### Try it
Print exactly what the entries say, line by line, from the first line down to the one with "10.64 | 2.2 |", inclusive.

[Data items]
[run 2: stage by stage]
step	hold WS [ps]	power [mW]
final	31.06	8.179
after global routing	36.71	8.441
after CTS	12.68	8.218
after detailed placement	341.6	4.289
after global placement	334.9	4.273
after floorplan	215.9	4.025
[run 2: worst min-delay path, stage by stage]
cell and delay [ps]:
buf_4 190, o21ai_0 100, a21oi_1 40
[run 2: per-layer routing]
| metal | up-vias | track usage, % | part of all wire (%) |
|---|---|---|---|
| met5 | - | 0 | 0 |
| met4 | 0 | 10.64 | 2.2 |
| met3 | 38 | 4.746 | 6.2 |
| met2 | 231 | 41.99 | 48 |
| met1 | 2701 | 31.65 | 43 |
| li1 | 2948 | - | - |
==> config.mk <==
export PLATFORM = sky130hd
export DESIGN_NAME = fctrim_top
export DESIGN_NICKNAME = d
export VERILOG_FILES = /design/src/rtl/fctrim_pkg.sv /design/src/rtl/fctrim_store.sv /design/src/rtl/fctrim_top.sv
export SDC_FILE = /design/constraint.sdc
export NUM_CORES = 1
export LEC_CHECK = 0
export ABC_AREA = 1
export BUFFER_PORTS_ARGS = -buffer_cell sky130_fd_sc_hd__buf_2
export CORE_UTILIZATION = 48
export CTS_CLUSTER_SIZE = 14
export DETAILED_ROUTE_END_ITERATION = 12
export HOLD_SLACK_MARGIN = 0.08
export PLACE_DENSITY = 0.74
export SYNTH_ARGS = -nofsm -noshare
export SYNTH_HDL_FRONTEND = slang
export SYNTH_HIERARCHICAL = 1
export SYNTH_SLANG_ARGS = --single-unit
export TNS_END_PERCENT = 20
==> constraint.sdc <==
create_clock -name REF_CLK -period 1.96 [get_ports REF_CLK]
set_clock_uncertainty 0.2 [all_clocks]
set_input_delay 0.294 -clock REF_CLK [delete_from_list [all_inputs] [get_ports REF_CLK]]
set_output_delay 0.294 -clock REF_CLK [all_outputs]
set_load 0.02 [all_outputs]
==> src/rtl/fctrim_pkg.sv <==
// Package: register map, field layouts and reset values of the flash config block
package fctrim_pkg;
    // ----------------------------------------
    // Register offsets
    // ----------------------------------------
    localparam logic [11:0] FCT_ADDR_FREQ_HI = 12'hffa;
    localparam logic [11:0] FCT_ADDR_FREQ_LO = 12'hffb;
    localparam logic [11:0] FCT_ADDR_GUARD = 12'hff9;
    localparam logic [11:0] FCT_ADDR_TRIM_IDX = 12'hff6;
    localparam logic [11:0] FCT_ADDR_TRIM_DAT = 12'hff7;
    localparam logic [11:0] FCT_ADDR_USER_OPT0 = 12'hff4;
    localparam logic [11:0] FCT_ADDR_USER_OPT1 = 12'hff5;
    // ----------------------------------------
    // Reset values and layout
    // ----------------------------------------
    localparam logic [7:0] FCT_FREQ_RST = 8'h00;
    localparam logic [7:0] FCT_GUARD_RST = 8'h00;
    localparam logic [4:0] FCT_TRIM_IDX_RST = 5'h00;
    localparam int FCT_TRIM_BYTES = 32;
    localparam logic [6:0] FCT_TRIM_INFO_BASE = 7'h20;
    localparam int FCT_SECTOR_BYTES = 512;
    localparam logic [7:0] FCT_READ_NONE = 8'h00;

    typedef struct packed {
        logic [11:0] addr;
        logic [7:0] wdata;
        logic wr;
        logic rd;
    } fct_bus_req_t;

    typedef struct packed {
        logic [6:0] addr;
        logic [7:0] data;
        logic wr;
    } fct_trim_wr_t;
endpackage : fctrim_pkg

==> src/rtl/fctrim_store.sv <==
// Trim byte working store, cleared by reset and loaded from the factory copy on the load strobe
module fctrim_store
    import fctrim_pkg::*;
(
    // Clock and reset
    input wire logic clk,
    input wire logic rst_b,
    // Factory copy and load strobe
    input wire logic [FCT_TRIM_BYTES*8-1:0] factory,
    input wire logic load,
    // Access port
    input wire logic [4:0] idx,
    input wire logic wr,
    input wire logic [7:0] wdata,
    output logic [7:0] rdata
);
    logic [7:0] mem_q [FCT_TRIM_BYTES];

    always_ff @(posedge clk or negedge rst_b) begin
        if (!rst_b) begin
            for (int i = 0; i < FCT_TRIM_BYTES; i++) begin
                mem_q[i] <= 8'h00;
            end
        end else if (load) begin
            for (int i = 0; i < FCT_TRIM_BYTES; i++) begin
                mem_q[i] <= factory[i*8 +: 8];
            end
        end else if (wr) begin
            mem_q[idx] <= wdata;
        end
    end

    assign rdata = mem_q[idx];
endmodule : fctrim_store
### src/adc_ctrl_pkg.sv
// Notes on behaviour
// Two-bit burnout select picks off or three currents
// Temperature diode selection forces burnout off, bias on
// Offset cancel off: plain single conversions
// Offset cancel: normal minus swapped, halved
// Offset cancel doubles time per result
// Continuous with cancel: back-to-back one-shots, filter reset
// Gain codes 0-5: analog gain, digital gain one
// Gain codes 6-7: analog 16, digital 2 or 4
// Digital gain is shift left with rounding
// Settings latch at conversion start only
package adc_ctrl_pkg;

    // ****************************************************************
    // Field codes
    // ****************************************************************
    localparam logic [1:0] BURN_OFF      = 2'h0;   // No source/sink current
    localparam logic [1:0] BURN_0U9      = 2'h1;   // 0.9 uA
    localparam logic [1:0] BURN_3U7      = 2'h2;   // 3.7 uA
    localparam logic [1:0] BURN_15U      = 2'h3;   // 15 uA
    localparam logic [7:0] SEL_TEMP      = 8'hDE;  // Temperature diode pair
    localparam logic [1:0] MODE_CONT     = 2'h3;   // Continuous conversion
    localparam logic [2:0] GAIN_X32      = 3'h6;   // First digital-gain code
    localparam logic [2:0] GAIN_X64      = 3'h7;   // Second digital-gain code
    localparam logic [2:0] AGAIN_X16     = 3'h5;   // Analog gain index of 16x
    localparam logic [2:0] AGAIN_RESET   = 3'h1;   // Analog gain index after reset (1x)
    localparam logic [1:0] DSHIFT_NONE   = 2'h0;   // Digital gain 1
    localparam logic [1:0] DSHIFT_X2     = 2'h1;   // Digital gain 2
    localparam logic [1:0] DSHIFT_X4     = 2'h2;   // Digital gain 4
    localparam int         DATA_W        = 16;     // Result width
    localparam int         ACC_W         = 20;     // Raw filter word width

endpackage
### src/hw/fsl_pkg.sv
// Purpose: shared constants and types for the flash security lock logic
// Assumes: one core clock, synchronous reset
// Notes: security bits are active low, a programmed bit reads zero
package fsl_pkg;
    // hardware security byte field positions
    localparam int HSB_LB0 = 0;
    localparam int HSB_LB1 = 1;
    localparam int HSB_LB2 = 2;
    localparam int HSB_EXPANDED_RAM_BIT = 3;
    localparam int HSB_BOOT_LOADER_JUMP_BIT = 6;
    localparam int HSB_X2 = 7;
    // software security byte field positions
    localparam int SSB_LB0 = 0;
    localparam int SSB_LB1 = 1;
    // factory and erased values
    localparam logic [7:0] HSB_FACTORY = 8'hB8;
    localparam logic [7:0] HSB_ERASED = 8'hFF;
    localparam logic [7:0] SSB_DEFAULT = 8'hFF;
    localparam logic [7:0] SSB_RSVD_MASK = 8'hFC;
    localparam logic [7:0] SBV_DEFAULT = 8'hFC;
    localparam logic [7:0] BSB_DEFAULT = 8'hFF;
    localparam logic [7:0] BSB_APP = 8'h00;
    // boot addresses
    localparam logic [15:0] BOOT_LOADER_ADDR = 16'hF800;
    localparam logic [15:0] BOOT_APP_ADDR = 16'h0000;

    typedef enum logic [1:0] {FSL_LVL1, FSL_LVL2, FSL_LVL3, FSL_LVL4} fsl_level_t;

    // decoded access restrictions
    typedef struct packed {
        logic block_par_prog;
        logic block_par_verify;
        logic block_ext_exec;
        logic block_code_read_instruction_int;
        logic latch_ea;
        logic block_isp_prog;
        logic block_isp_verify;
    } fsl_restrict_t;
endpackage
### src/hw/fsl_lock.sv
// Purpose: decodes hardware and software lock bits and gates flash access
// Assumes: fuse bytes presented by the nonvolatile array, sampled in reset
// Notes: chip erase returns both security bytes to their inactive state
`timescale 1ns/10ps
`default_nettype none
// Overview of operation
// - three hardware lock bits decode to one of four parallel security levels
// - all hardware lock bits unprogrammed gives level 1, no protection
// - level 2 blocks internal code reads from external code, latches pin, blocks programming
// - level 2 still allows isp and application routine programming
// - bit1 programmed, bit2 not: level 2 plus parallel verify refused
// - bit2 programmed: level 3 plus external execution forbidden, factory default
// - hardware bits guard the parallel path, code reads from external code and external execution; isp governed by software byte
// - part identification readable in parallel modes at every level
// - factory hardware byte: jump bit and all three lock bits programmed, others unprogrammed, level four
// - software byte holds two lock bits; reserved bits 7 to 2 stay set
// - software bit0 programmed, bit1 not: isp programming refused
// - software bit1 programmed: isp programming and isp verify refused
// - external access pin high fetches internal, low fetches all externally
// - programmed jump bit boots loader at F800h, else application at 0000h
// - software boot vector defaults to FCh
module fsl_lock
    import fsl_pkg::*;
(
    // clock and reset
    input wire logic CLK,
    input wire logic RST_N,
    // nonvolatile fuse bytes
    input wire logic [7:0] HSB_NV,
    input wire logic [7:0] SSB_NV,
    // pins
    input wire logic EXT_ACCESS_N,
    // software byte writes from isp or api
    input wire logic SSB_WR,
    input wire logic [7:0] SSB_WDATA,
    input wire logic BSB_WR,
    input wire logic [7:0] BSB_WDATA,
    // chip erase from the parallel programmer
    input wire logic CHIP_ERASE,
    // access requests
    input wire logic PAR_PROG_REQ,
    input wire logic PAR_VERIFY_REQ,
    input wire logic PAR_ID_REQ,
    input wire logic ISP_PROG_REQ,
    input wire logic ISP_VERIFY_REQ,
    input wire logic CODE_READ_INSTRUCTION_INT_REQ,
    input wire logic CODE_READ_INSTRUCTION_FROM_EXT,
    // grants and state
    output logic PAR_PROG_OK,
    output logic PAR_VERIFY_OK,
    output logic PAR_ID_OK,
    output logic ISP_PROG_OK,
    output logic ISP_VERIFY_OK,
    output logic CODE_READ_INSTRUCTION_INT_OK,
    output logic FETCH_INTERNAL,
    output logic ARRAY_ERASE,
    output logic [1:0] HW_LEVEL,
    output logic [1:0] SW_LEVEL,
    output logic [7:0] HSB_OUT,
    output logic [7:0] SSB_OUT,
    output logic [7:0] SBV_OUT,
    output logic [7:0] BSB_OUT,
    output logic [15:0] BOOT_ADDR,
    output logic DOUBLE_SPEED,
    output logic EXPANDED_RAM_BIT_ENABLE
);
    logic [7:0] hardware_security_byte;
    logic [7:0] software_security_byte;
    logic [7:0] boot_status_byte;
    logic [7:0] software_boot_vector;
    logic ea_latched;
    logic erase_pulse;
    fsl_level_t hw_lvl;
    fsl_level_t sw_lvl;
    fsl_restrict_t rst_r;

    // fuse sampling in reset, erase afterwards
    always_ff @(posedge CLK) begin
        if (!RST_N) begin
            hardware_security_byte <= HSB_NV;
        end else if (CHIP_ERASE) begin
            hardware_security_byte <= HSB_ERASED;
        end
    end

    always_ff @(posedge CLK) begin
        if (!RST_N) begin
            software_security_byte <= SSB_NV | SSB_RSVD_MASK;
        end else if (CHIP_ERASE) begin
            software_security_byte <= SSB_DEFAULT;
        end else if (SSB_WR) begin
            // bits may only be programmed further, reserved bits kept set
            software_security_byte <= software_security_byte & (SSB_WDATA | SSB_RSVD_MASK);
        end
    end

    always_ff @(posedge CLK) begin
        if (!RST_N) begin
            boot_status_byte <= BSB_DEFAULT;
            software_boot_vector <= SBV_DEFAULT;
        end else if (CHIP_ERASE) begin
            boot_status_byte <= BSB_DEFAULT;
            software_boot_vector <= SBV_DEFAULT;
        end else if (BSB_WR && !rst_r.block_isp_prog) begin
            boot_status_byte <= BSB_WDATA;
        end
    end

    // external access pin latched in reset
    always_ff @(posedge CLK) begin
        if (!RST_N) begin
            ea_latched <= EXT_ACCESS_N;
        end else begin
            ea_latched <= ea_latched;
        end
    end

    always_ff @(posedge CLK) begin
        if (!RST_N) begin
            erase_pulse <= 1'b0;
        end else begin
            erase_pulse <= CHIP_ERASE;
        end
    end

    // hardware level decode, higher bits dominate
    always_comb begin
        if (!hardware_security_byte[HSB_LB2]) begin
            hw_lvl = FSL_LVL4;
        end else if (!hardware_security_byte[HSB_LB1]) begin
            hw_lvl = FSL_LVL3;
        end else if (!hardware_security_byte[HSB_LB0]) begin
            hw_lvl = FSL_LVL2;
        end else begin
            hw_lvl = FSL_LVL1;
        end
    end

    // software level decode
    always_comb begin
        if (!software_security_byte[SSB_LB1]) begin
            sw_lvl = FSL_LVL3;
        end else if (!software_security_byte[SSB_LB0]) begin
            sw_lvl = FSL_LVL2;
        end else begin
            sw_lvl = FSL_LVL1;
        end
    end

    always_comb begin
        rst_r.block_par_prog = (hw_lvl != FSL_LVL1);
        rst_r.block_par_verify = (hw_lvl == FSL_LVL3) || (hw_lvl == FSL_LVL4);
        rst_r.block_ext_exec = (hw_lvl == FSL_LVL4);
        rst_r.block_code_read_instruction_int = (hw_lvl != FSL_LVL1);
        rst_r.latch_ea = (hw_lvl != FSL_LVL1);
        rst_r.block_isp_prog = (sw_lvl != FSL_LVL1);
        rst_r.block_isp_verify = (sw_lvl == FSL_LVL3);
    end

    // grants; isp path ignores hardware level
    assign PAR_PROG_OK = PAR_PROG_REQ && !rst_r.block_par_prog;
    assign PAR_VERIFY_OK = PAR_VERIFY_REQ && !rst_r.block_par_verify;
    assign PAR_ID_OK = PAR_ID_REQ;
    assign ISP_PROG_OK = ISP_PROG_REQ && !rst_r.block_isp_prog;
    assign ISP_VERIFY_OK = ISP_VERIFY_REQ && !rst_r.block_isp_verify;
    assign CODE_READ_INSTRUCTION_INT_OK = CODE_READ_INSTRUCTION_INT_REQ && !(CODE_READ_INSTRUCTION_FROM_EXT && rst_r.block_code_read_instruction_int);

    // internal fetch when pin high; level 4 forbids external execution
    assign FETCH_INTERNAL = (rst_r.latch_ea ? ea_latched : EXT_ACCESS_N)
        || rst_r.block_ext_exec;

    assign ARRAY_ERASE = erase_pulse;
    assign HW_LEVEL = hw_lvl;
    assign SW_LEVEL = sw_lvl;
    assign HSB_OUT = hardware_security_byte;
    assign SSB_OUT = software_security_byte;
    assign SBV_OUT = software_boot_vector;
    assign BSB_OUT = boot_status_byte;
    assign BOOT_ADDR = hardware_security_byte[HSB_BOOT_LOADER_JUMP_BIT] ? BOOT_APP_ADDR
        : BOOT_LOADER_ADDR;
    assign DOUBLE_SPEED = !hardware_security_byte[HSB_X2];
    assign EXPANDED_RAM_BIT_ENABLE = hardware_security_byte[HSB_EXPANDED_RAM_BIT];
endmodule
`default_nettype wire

### The completed task
[run 2: stage by stage]
step	hold WS [ps]	power [mW]
final	31.06	8.179
after global routing	36.71	8.441
after CTS	12.68	8.218
after detailed placement	341.6	4.289
after global placement	334.9	4.273
after floorplan	215.9	4.025
[run 2: worst min-delay path, stage by stage]
cell and delay [ps]:
buf_4 190, o21ai_0 100, a21oi_1 40
[run 2: per-layer routing]
| metal | up-vias | track usage, % | part of all wire (%) |
|---|---|---|---|
| met5 | - | 0 | 0 |
| met4 | 0 | 10.64 | 2.2 |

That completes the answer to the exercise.